What is expected:
In the records below, the line with "export CAP_MARGIN = 10" opens the range and the line with "- final area rose by 2.6%" closes it; print that range exactly and nothing else.

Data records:
****************
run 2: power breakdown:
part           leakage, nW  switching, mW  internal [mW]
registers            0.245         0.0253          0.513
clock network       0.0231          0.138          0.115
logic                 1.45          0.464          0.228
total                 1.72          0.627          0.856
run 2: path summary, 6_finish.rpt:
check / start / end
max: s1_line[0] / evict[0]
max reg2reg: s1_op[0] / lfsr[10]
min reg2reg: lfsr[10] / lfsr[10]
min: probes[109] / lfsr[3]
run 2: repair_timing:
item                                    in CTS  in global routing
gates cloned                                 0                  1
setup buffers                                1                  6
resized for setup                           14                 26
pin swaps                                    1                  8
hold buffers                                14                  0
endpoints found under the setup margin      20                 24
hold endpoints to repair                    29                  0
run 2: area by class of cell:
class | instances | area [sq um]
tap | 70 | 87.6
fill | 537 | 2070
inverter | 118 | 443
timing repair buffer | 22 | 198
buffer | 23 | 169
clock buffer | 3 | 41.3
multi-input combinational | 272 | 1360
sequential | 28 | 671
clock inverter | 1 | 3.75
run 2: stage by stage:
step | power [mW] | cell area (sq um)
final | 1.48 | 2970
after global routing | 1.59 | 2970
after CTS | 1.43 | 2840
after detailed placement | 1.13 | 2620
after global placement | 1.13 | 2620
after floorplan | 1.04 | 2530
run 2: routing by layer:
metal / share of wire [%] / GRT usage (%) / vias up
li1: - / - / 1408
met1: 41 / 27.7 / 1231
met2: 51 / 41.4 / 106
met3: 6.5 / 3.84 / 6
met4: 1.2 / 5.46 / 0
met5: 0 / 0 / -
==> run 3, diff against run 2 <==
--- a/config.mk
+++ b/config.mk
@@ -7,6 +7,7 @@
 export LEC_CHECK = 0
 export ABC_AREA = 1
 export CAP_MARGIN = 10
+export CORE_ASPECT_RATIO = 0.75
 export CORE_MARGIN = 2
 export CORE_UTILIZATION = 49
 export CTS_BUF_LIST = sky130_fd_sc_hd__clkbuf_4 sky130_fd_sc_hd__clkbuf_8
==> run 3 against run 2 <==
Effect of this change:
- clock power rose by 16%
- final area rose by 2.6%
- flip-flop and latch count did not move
===== src/logic/fetch_stage.sv =====
module fetch_stage import cpu_pkg::*; #(
    parameter logic [XLEN-1:0] RESET_PC = 32'hbfc0_0000
) (
    input  logic            clk,
    input  logic            arst_n,
    input  logic            redirect,
    input  logic [XLEN-1:0] redirect_pc,
    input  logic            block,
    output logic            inst_sram_en,
    output logic [XLEN-1:0] inst_sram_addr,
    output logic [XLEN-1:0] fe_pc
);

    logic [XLEN-1:0] next_pc;
    logic            pend;       // Target waits for the delay slot
    logic [XLEN-1:0] pend_pc;

    always_comb begin
        if (!arst_n) begin
            next_pc = RESET_PC;
        end else if (block) begin
            next_pc = fe_pc;     // Refetch the stalled instruction
        end else if (pend) begin
            next_pc = pend_pc;
        end else begin
            next_pc = fe_pc + 32'd4;
        end
    end

    always_ff @(posedge clk or negedge arst_n) begin
        if (!arst_n) begin
            fe_pc   <= RESET_PC;
            pend    <= 1'b0;
            pend_pc <= '0;
        end else begin
            fe_pc <= next_pc;
            if (redirect) begin
                pend    <= 1'b1;
                pend_pc <= redirect_pc;
            end else if (!block) begin
                pend <= 1'b0;
            end
        end
    end

    assign inst_sram_en   = 1'b1;
    assign inst_sram_addr = next_pc;

endmodule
****************
Expected output:
 export CAP_MARGIN = 10
+export CORE_ASPECT_RATIO = 0.75
 export CORE_MARGIN = 2
 export CORE_UTILIZATION = 49
 export CTS_BUF_LIST = sky130_fd_sc_hd__clkbuf_4 sky130_fd_sc_hd__clkbuf_8
==> run 3 against run 2 <==
Effect of this change:
- clock power rose by 16%
- final area rose by 2.6%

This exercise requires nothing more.